China’s crude oil imports increased for strategic reserves, not necessarily due to robust demand.
The rise in coal imports was driven by a need for more electricity generation and lower international coal prices compared to domestic coal.
Iron ore imports increased even amid a struggling housing market, with steel production driven by sectors like automotive and construction, though the future trend remains uncertain.
Via Metal Miner
News coming out of China indicates the country set new records in 2023 for the import of crude oil, coal, and iron ore. The revelation caught many by surprise, but analysts caution that this may not really signify a robust demand for these essential materials. Nor does it indicate that there has been any reversal in China economy deflation.
Experts continue to caution against taking such a view as recent investigations uncovered complex elements influencing these high import numbers. This threw a blanket of doubt on the robustness and sustainability of China’s economic recovery. In the end, imports and total demand are not the same thing (read more global commodity developments regarding China’s economy in MetalMiner’s weekly newsletter).
The Truth Behind Increased Imports of Oil, Coal, and Iron Ore
China’s crude oil imports rose 11% in 2023, up from 11.28 million barrels per day (BPD) the previous year. This also surpassed the previous record of 10.81 million BPD, which the country achieved in 2020. However, this figure was actually lower than the forecast from the International Energy Agency, which predicted a 1.8 million BPD hike. In reality, it seems China is putting more crude oil into its reserves. Estimates say that the country added around 670,000 barrels per day to storage in the first 11 months of the year, likely for both businesses and due to national security concerns.
Coal imports also went up in 2023, increasing 61.8% from the previous year to reach 474.42 million tons. Finally, iron ore emerged as an unexpected standout in China’s 2023 commodity imports, with arrivals increasing by 6.6% compared to 2022. This culminated in a record-breaking total of 1.18 billion tons, hardly what one would expect amid China economy deflation.
An analysis by Reuters said China’s need to generate more electricity meant a step-up in the import of thermal coal. However, this might not last long. Furthermore, studies show that coal power mainly increased because hydroelectricity did not give the anticipated output in 2023, dropping by 7.1% in less than a year. Furthermore, the price of coal transported by ships decreased significantly last year. This made it a better deal than coal from inside China, which the country couldn’t produce fast enough to meet its energy needs.
Meanwhile, China plans to make more electricity from greener, renewable sources such as solar in 2024. As a result, its demand for coal may go down dramatically.
Reasons for Increased Iron Imports Amid Potential China Economy Deflation
Some reports suggest that iron ore imports went up even though there were widely known problems in the Chinese housing market. Moreover, this happened at the same time as the economy grew by only 5.4%. Still, analysts expect steel production in China to reach new highs in 2023, thanks to the strong performance of sectors like car manufacturing, building projects, and steel product exports.

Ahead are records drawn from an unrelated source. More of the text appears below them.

`src/rtl/line_pkg.sv`:
```
// ============================================================================
// Module   : line_pkg
// Purpose  : Shared types, FSM state codes and step directions for the line rasteriser.
// Revision : 1.0
// ============================================================================
`default_nettype none

package line_pkg;

    localparam int LINE_COORD_W = 11;

    typedef logic [LINE_COORD_W-1:0]        coord_t;
    typedef logic signed [LINE_COORD_W+1:0] err_t;

    typedef logic [1:0] state_t;
    localparam logic [1:0] ST_IDLE  = 2'd0;
    localparam logic [1:0] ST_SETUP = 2'd1;
    localparam logic [1:0] ST_DRAW  = 2'd2;

    localparam logic STEP_POS = 1'b0;
    localparam logic STEP_NEG = 1'b1;

endpackage

`default_nettype wire

```
`src/rtl/line_octant_setup.sv`:
```
// ============================================================================
// Module   : line_octant_setup
// Purpose  : Combinational deltas, step directions, initial error and point count.
// Revision : 1.0
// ============================================================================
`default_nettype none

module line_octant_setup
    import line_pkg::*;
#(
    parameter int COORD_W = LINE_COORD_W
) (
    input  logic [COORD_W-1:0]        i_x0,
    input  logic [COORD_W-1:0]        i_y0,
    input  logic [COORD_W-1:0]        i_x1,
    input  logic [COORD_W-1:0]        i_y1,
    output logic signed [COORD_W+1:0] o_dx,
    output logic signed [COORD_W+1:0] o_dy,
    output logic signed [COORD_W+1:0] o_err,
    output logic                      o_sx,
    output logic                      o_sy,
    output logic [COORD_W-1:0]        o_cnt
);

    localparam int EW = COORD_W + 2;

    logic signed [EW-1:0] w_ddx;
    logic signed [EW-1:0] w_ddy;

    assign w_ddx = $signed({2'b00, i_x1}) - $signed({2'b00, i_x0});
    assign w_ddy = $signed({2'b00, i_y1}) - $signed({2'b00, i_y0});

    assign o_sx  = w_ddx[EW-1] ? STEP_NEG : STEP_POS;
    assign o_sy  = w_ddy[EW-1] ? STEP_NEG : STEP_POS;
    assign o_dx  = w_ddx[EW-1] ? -w_ddx : w_ddx;
    assign o_dy  = w_ddy[EW-1] ? -w_ddy : w_ddy;
    assign o_err = o_dx - o_dy;

    // Both deltas are non-negative and below 2**COORD_W, so the low bits hold the max.
    assign o_cnt = (o_dx > o_dy) ? o_dx[COORD_W-1:0] : o_dy[COORD_W-1:0];

endmodule

`default_nettype wire

```
`src/rtl/line_raster_stream.sv`:
```
// ============================================================================
// Module   : line_raster_stream
// Purpose  : All-octant Bresenham rasteriser, one pixel per cycle on a valid/ready
//            stream. Optional screen clipping when LINE_CLIP_EN is defined.
// Revision : 1.0
// ============================================================================
`default_nettype none

module line_raster_stream
    import line_pkg::*;
#(
    parameter int COORD_W  = LINE_COORD_W,
    parameter int SCREEN_W = 640,
    parameter int SCREEN_H = 480
) (
    input  logic               clk,
    input  logic               reset,
    input  logic               abort,
    input  logic               cmd_valid,
    output logic               cmd_ready,
    input  logic [COORD_W-1:0] x0,
    input  logic [COORD_W-1:0] y0,
    input  logic [COORD_W-1:0] x1,
    input  logic [COORD_W-1:0] y1,
    output logic               out_valid,
    input  logic               out_ready,
    output logic [COORD_W-1:0] out_x,
    output logic [COORD_W-1:0] out_y,
    output logic               out_last,
    output logic               busy,
    output logic               done
);

    localparam int EW = COORD_W + 2;
`ifdef LINE_CLIP_EN
    localparam bit CLIP_EN = 1'b1;
`else
    localparam bit CLIP_EN = 1'b0;
`endif
    localparam logic [31:0] SCR_W = 32'(SCREEN_W);
    localparam logic [31:0] SCR_H = 32'(SCREEN_H);

    state_t               r_state;
    logic [COORD_W-1:0]   r_cx0, r_cy0, r_cx1, r_cy1;
    logic signed [EW-1:0] r_dx, r_dy, r_err;
    logic                 r_sx, r_sy;
    logic [COORD_W-1:0]   r_cnt;
    logic [COORD_W-1:0]   r_x, r_y;
    logic                 r_done;

    logic signed [EW-1:0] w_dx, w_dy, w_err;
    logic                 w_sx, w_sy;
    logic [COORD_W-1:0]   w_cnt;

    line_octant_setup #(.COORD_W(COORD_W)) u_setup (
        .i_x0  (r_cx0),
        .i_y0  (r_cy0),
        .i_x1  (r_cx1),
        .i_y1  (r_cy1),
        .o_dx  (w_dx),
        .o_dy  (w_dy),
        .o_err (w_err),
        .o_sx  (w_sx),
        .o_sy  (w_sy),
        .o_cnt (w_cnt)
    );

    logic                 w_inbounds, w_onscreen, w_draw, w_step, w_final;
    logic                 w_xstep, w_ystep;
    logic signed [EW:0]   w_e2, w_ndy, w_dxe;
    logic signed [EW-1:0] w_err_next;
    logic [COORD_W-1:0]   w_x_next, w_y_next;

    assign w_inbounds = (32'(r_x) < SCR_W) && (32'(r_y) < SCR_H);
    assign w_onscreen = !CLIP_EN || w_inbounds;
    assign w_draw     = (r_state == ST_DRAW);
    assign w_final    = (r_cnt == '0);
    // Off-screen points advance without waiting for the sink.
    assign w_step     = w_draw && (out_ready || !w_onscreen);

    assign w_e2    = {r_err, 1'b0};
    assign w_ndy   = -{r_dy[EW-1], r_dy};
    assign w_dxe   = {r_dx[EW-1], r_dx};
    assign w_xstep = (w_e2 > w_ndy);
    assign w_ystep = (w_e2 < w_dxe);

    assign w_err_next = r_err - (w_xstep ? r_dy : '0) + (w_ystep ? r_dx : '0);
    assign w_x_next   = !w_xstep ? r_x :
                        (r_sx == STEP_NEG) ? r_x - COORD_W'(1) : r_x + COORD_W'(1);
    assign w_y_next   = !w_ystep ? r_y :
                        (r_sy == STEP_NEG) ? r_y - COORD_W'(1) : r_y + COORD_W'(1);

    assign cmd_ready = (r_state == ST_IDLE);
    assign busy      = (r_state != ST_IDLE);
    assign out_valid = w_draw && w_onscreen;
    assign out_last  = out_valid && w_final;
    assign out_x     = r_x;
    assign out_y     = r_y;
    assign done      = r_done;

    always_ff @(posedge clk or negedge reset) begin
        if (!reset) begin
            r_state <= ST_IDLE;
            r_cx0   <= '0;
            r_cy0   <= '0;
            r_cx1   <= '0;
            r_cy1   <= '0;
            r_dx    <= '0;
            r_dy    <= '0;
            r_err   <= '0;
            r_sx    <= STEP_POS;
            r_sy    <= STEP_POS;
            r_cnt   <= '0;
            r_x     <= '0;
            r_y     <= '0;
            r_done  <= 1'b0;
        end else begin
            r_done <= 1'b0;
            if (abort && (r_state != ST_IDLE)) begin
                r_state <= ST_IDLE;
            end else begin
                case (r_state)
                    ST_IDLE: begin
                        if (cmd_valid) begin
                            r_cx0   <= x0;
                            r_cy0   <= y0;
                            r_cx1   <= x1;
                            r_cy1   <= y1;
                            r_state <= ST_SETUP;
                        end
                    end
                    ST_SETUP: begin
                        r_dx    <= w_dx;
                        r_dy    <= w_dy;
                        r_err   <= w_err;
                        r_sx    <= w_sx;
                        r_sy    <= w_sy;
                        r_cnt   <= w_cnt;
                        r_x     <= r_cx0;
                        r_y     <= r_cy0;
                        r_state <= ST_DRAW;
                    end
                    ST_DRAW: begin
                        if (w_step) begin
                            if (w_final) begin
                                r_state <= ST_IDLE;
                                r_done  <= 1'b1;
                            end else begin
                                r_err <= w_err_next;
                                r_x   <= w_x_next;
                                r_y   <= w_y_next;
                                r_cnt <= r_cnt - COORD_W'(1);
                            end
                        end
                    end
                    default: r_state <= ST_IDLE;
                endcase
            end
        end
    end

endmodule

`default_nettype wire

```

Still, it’s uncertain if China will keep making steel at these high levels in 2024. Experts think the economy will probably grow enough to need more steel, but not so much that steelmaking will increase dramatically. That said, even a small growth could mean more imports, which have the potential to set a new record.
There’s also talk that China might use more lower-quality iron ore this year. Since the COVID-19 pandemic devastated China’s economy, steel mills have been switching up how they use and purchase iron ore (read the 5 best practices of sourcing steel). Analysts say that as China tries to recover its economy, these iron ore changes will likely continue. Meanwhile, steel producers in China will probably keep their iron ore stocks low to manage the uncertainty in the market. Indeed, most factories continue to buy small amounts of iron ore from local markets in China instead of bringing in big loads from afar.
Regardless of any claims of China economy deflation, iron ore mining company Rio Tinto predicted that the production of its lower-grade ore will actually be higher this year. Meanwhile, China may also import low-grade ore from India, especially from provinces like Goa.